> _Task item_: Search the data for the string "after" and extract every line where it appears.
━━━━━━
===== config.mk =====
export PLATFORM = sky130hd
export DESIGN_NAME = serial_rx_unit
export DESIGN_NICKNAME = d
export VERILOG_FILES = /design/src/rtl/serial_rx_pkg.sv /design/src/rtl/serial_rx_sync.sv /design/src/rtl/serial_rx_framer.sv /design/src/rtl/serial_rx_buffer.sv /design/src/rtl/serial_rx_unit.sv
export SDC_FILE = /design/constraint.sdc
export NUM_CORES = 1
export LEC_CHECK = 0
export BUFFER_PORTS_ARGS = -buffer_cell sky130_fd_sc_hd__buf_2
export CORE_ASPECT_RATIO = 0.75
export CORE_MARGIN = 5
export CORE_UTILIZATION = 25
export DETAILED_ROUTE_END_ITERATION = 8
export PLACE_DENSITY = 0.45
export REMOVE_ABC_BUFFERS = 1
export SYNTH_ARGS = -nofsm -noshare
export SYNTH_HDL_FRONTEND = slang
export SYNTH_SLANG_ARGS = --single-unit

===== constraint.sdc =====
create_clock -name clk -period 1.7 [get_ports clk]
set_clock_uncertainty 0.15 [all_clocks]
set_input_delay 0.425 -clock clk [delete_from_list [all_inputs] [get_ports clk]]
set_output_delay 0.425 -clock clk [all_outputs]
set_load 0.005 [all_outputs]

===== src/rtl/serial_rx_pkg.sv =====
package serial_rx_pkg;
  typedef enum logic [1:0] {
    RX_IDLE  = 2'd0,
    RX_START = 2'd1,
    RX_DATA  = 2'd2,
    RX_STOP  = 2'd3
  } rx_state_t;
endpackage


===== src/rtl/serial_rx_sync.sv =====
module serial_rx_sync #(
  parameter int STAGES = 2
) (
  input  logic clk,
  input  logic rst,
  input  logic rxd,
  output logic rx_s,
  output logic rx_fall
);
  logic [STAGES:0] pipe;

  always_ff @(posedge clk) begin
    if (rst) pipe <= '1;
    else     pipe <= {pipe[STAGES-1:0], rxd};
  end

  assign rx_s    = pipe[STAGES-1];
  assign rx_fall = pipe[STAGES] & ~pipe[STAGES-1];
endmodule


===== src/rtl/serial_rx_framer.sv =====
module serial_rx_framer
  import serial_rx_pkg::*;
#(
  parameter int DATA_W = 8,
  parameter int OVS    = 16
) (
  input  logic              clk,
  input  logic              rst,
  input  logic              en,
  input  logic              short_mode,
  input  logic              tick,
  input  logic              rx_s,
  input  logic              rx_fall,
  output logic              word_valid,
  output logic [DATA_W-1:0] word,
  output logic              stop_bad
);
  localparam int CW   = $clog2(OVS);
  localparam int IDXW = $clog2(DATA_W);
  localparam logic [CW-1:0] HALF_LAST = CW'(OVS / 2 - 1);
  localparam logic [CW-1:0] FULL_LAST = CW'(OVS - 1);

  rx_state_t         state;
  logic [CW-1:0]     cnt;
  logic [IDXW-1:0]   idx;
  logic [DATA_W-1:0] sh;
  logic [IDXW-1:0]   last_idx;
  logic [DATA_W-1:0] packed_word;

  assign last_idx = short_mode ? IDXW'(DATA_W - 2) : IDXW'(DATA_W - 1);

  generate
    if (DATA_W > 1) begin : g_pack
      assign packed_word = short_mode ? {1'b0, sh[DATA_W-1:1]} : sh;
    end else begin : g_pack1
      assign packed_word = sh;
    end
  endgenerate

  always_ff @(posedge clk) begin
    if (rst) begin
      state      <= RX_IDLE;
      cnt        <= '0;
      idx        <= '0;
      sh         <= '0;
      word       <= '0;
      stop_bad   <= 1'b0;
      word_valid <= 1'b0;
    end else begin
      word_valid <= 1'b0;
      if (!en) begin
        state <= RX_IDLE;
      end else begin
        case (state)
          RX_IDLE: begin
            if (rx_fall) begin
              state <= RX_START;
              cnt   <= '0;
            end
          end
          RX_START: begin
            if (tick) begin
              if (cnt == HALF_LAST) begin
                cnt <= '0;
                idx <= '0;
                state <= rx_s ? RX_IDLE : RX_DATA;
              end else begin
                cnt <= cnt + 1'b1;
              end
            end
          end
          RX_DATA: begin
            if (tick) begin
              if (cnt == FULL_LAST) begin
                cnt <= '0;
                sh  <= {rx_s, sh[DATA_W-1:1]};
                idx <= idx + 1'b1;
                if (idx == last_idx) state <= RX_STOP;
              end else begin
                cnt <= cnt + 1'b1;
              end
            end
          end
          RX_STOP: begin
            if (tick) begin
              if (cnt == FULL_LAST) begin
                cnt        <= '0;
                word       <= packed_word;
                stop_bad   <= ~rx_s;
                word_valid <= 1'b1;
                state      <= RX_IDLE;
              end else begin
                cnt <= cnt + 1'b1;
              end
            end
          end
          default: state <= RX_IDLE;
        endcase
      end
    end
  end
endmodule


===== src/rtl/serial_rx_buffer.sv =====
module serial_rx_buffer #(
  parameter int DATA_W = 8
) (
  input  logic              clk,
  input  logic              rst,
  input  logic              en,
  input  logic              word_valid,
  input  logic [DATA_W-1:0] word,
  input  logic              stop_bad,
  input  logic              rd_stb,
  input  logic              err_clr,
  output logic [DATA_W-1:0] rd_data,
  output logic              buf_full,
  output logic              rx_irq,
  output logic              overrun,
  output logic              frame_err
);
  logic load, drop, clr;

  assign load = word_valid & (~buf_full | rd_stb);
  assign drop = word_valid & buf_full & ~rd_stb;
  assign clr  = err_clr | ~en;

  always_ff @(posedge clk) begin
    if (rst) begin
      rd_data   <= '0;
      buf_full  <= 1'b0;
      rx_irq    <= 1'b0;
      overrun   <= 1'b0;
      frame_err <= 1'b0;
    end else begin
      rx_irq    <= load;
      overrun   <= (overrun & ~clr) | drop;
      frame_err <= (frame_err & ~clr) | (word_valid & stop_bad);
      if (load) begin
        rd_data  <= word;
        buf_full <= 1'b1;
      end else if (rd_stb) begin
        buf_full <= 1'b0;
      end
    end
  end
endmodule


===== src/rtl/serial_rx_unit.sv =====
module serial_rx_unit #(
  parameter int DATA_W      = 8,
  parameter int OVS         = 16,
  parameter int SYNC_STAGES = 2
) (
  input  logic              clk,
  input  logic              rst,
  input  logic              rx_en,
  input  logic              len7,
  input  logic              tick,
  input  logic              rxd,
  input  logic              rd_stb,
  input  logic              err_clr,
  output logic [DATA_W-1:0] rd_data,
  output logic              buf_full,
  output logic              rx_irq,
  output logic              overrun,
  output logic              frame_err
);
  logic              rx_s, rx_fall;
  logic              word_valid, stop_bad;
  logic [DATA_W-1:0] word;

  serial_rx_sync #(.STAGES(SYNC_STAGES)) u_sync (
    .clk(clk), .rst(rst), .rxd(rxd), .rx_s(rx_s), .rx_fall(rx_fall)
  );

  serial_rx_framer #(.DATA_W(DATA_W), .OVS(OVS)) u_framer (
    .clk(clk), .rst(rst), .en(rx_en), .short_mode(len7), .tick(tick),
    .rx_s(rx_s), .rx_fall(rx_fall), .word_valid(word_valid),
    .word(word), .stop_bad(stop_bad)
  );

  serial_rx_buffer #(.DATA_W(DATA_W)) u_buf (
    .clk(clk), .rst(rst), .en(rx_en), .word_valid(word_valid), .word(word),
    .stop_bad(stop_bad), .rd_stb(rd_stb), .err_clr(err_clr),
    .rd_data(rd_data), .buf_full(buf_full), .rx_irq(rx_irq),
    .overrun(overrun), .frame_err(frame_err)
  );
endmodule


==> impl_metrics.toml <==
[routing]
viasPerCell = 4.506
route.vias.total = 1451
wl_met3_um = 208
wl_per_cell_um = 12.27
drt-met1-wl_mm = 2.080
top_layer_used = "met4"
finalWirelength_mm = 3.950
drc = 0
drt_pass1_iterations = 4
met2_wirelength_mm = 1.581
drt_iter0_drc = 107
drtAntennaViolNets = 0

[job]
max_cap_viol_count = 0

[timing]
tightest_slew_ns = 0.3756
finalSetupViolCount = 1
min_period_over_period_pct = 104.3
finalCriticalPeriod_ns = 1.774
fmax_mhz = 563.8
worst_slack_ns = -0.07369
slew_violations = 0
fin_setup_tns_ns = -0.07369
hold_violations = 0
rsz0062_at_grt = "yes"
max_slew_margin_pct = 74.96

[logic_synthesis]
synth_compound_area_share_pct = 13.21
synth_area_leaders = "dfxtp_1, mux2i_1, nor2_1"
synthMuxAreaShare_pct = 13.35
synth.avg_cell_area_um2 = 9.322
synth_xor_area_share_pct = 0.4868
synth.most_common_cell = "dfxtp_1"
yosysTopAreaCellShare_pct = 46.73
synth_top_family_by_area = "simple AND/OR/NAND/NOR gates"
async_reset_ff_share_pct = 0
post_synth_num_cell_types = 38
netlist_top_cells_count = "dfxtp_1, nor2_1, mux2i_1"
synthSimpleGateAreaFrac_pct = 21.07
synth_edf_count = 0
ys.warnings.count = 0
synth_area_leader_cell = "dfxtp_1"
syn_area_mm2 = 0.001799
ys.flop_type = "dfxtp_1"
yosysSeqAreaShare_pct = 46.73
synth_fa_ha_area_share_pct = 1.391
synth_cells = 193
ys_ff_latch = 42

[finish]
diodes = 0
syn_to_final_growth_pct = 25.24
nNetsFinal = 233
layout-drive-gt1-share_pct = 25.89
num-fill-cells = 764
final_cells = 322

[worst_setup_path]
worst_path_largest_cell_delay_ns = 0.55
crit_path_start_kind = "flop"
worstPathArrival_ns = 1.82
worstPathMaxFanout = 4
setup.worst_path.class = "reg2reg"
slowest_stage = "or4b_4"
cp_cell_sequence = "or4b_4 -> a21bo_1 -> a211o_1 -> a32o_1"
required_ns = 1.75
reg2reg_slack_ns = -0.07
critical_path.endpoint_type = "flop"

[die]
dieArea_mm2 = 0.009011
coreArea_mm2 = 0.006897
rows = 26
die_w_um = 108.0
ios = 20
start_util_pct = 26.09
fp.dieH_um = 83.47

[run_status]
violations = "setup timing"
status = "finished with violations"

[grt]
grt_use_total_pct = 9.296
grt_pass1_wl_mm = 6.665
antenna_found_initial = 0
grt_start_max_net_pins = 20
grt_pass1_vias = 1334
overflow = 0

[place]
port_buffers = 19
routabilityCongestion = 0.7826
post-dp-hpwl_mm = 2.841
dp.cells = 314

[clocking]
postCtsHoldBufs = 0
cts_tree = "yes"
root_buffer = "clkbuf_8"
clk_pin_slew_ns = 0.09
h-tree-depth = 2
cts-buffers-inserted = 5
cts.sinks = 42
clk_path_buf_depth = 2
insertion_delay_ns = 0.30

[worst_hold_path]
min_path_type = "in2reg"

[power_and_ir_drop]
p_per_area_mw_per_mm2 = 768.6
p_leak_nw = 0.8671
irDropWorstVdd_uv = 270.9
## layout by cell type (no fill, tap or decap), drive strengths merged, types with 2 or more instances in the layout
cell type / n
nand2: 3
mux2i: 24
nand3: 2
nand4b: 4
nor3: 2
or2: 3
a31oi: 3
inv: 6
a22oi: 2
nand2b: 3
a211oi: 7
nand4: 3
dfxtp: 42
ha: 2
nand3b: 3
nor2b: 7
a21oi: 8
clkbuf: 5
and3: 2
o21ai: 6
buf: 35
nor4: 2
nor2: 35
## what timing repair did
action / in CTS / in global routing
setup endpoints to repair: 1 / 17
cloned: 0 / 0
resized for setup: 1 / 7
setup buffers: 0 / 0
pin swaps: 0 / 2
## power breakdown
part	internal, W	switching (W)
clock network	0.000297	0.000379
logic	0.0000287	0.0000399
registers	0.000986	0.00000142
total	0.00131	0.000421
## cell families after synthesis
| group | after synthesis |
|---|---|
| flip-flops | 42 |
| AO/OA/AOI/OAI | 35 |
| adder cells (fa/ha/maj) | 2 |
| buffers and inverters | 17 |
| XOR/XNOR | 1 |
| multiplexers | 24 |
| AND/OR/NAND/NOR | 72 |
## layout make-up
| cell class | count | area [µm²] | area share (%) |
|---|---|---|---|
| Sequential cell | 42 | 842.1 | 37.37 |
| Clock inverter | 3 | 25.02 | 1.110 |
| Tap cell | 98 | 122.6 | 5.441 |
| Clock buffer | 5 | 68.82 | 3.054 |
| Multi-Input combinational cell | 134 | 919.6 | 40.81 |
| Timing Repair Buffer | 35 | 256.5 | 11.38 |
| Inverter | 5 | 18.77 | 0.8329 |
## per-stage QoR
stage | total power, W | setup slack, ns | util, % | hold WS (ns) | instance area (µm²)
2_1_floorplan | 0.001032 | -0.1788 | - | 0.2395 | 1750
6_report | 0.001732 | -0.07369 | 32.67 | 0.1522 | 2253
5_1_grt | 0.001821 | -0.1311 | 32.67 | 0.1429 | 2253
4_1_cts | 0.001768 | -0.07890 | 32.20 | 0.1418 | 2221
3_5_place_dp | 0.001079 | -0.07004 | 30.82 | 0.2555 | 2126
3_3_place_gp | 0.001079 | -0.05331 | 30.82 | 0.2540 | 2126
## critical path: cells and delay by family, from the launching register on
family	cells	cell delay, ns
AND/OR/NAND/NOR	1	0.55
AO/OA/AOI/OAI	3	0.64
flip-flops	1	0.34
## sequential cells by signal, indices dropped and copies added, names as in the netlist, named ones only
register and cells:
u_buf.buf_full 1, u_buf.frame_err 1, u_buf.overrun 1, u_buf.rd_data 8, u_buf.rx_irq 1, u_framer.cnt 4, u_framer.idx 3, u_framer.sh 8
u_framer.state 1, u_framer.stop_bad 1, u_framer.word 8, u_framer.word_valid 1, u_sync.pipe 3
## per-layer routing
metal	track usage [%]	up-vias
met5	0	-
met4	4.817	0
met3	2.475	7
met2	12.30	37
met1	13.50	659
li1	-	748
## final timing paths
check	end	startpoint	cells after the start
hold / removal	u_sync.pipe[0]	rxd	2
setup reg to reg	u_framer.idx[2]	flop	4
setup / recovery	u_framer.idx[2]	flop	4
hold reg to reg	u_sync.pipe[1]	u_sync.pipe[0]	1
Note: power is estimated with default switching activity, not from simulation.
━━━━━━
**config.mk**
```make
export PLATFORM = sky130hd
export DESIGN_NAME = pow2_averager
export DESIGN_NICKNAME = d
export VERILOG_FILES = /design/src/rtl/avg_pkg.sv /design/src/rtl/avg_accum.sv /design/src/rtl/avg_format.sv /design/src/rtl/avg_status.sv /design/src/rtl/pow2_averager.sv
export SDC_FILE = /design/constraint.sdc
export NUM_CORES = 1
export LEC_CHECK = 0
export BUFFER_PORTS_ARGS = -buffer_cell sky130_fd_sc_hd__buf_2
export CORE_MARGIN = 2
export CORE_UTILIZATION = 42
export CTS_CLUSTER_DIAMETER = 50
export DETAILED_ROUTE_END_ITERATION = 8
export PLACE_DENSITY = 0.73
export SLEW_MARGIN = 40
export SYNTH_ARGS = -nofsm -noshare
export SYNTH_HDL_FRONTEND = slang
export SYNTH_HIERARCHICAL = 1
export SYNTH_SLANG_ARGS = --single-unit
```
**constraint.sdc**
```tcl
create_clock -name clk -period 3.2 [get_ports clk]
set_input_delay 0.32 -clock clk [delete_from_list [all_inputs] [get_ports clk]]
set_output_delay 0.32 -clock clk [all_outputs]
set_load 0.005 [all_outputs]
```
━━━━━━
> _Worked solution_:
## cell families after synthesis
| group | after synthesis |
check	end	startpoint	cells after the start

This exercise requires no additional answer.